How I voted

In the House of Reps, I voted:

1. Christian Democratic Party
2. Liberal (John Howard)
3. Family First
4. Labor
then other gibberers

In the Senate (I didn't have James Baker in my state):

1. Pauline's Party
2. One Nation
3. Christian Democratic
4. Conservatives for Climate and Environment
5. Liberal
6. Family First
7. Labor
and not much thought for the rest of the 79 boxes (*).

For me, the biggest issue was immigration. CDP will not win my House of Reps seat, so my preference will go Liberal, but they made a stand against Muslim immigration so they got my vote.
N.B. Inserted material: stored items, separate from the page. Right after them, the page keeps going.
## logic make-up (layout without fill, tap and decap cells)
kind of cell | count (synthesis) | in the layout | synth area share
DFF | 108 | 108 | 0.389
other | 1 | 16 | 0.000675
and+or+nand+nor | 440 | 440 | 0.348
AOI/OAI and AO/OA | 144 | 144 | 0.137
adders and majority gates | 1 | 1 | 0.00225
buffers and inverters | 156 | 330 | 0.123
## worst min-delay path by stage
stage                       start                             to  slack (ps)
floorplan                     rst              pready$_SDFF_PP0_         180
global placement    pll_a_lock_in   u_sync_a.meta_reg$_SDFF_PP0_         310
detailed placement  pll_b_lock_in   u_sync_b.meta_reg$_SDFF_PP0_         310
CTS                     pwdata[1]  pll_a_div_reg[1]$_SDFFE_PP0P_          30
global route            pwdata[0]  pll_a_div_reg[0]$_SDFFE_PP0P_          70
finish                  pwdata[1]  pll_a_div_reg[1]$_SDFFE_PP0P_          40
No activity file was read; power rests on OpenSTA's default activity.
==> src/rtl/pcs_pkg.sv <==
`default_nettype none
package pcs_pkg;
  // ---------------------------------------------------------------
  // Timing
  // ---------------------------------------------------------------
  localparam int CLK_HZ = 20000000;
  localparam int OFF_TIMEOUT_US = 500;
  localparam int LATCH_TIMEOUT_US = 500;
  localparam int MAX_PULSE_HZ = 1000000;
  localparam int OFF_CYCLES = OFF_TIMEOUT_US * (CLK_HZ / 1000000);
  localparam int LATCH_CYCLES = LATCH_TIMEOUT_US * (CLK_HZ / 1000000);
  localparam int TMR_W = 16;
  // ---------------------------------------------------------------
  // Sizes
  // ---------------------------------------------------------------
  localparam int NSW_MAX = 6;
  localparam int NSW_SMALL = 3;
  localparam logic [NSW_MAX-1:0] ALL_ON = 6'h3F;
  localparam logic [NSW_MAX-1:0] ALL_OFF = 6'h00;
  localparam logic [NSW_MAX-1:0] CNT_FIRST = 6'h00;

  typedef enum logic [1:0] {
    PCS_OFF = 2'b00,
    PCS_LOW = 2'b01,
    PCS_HIGH = 2'b10,
    PCS_HELD = 2'b11
  } pcs_state_e;

  typedef struct packed {
    logic enabled;
    logic [NSW_MAX-1:0] sw_on;
  } pcs_out_s;
endpackage
`default_nettype wire

==> src/rtl/pcs_sync.sv <==
`default_nettype none
module pcs_sync (
  input wire logic core_clk,
  input wire logic rstn,
  input wire logic din,
  output logic dout
);
  logic meta_ff;
  logic sync_ff;
  // ---------------------------------------------------------------
  // Two-stage synchroniser; first stage feeds only the second
  // ---------------------------------------------------------------
  always_ff @(posedge core_clk) begin
    if (!rstn) begin
      meta_ff <= 1'b0;
      sync_ff <= 1'b0;
    end else begin
      meta_ff <= din;
      sync_ff <= meta_ff;
    end
  end
  assign dout = sync_ff;
endmodule
`default_nettype wire

==> src/rtl/pcs_ctrl.sv <==
`default_nettype none
module pcs_ctrl #(
  parameter int NSW = pcs_pkg::NSW_MAX,
  parameter int OFF_CYC = pcs_pkg::OFF_CYCLES,
  parameter int LAT_CYC = pcs_pkg::LATCH_CYCLES
) (
  input wire logic core_clk,
  input wire logic rstn,
  input wire logic ctrl_in,
  output pcs_pkg::pcs_out_s status,
  output logic [NSW-1:0] switch_on
);
  import pcs_pkg::*;

  // ---------------------------------------------------------------
  // Input sampling
  // ---------------------------------------------------------------
  logic line;
  logic line_d_ff;
  pcs_sync u_sync (
    .core_clk(core_clk),
    .rstn(rstn),
    .din(ctrl_in),
    .dout(line)
  );
  wire rise = line & ~line_d_ff;

  function automatic logic [NSW-1:0] decode(input logic [NSW-1:0] cnt);
    decode = ~cnt;
  endfunction

  // ---------------------------------------------------------------
  // State
  // ---------------------------------------------------------------
  pcs_state_e state_ff, nxt_state;
  logic [NSW-1:0] cnt_ff, nxt_cnt;
  logic [TMR_W-1:0] tmr_ff, nxt_tmr;
  logic [NSW-1:0] sw_ff, nxt_sw;
  logic en_ff, nxt_en;

  // Counter width equals NSW, so the three-switch build wraps at 8 for free
  wire [NSW-1:0] cnt_inc = cnt_ff + {{(NSW-1){1'b0}}, 1'b1};
  wire lat_done = (tmr_ff == TMR_W'(LAT_CYC - 1));
  wire off_done = (tmr_ff == TMR_W'(OFF_CYC - 1));
  wire [TMR_W-1:0] tmr_inc = tmr_ff + {{(TMR_W-1){1'b0}}, 1'b1};

  always_comb begin
    nxt_state = state_ff;
    nxt_cnt = cnt_ff;
    nxt_tmr = tmr_ff;
    nxt_sw = sw_ff;
    nxt_en = en_ff;
    case (state_ff)
      PCS_OFF: begin
        nxt_tmr = '0;
        if (rise) begin
          nxt_state = PCS_HIGH;
          nxt_cnt = NSW'(CNT_FIRST);
          nxt_sw = NSW'(ALL_ON);
          nxt_en = 1'b1;
        end
      end
      PCS_LOW: begin
        nxt_tmr = tmr_inc;
        if (rise) begin
          nxt_state = PCS_HIGH;
          nxt_cnt = cnt_inc;
          nxt_tmr = '0;
        end else if (off_done) begin
          nxt_state = PCS_OFF;
          nxt_cnt = NSW'(CNT_FIRST);
          nxt_sw = NSW'(ALL_OFF);
          nxt_en = 1'b0;
          nxt_tmr = '0;
        end
      end
      PCS_HIGH: begin
        nxt_tmr = tmr_inc;
        if (!line) begin
          nxt_state = PCS_LOW;
          nxt_tmr = '0;
        end else if (lat_done) begin
          nxt_state = PCS_HELD;
          nxt_sw = decode(cnt_ff);
          nxt_tmr = '0;
        end
      end
      PCS_HELD: begin
        nxt_tmr = '0;
        // Later pulses keep counting; pattern only moves after a new latch or at the off timeout
        if (!line) begin
          nxt_state = PCS_LOW;
        end
      end
      default: begin
        nxt_state = PCS_OFF;
      end
    endcase
  end

  always_ff @(posedge core_clk) begin
    if (!rstn) begin
      state_ff <= PCS_OFF;
      cnt_ff <= '0;
      tmr_ff <= '0;
      sw_ff <= '0;
      en_ff <= 1'b0;
      line_d_ff <= 1'b0;
    end else begin
      state_ff <= nxt_state;
      cnt_ff <= nxt_cnt;
      tmr_ff <= nxt_tmr;
      sw_ff <= nxt_sw;
      en_ff <= nxt_en;
      line_d_ff <= line;
    end
  end

  assign switch_on = sw_ff;
  assign status = '{enabled: en_ff, sw_on: NSW_MAX'(sw_ff)};
endmodule
`default_nettype wire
For the Senate, Pauline and One Nation will oppose both Muslim and African immigration. I think the environment deserves some recognition, so I went with the Conservatives for Climate. If none of them get up, then my preference goes Liberal again.

Work Choices bothered me, I think the Libs pushed it too far, but Ross Gittins reckoned there was not much difference in the end - both parties compromised.

With immigration, the Liberals have let in record numbers of immigrants. Most notably, a lot of Africans, and I would have like to have kicked them for that. But I don't think Labor would be any better, judging by the state leaders who called Kevin Andrews a deep-South racist for limiting the Africans. And I still worry Labor is soft and wet.

A lot of right-wingers go on about the right to bare arms, and whilst I agree generally in the right to self defence, I haven't entertained thoughts of giving preferences to the shooters party.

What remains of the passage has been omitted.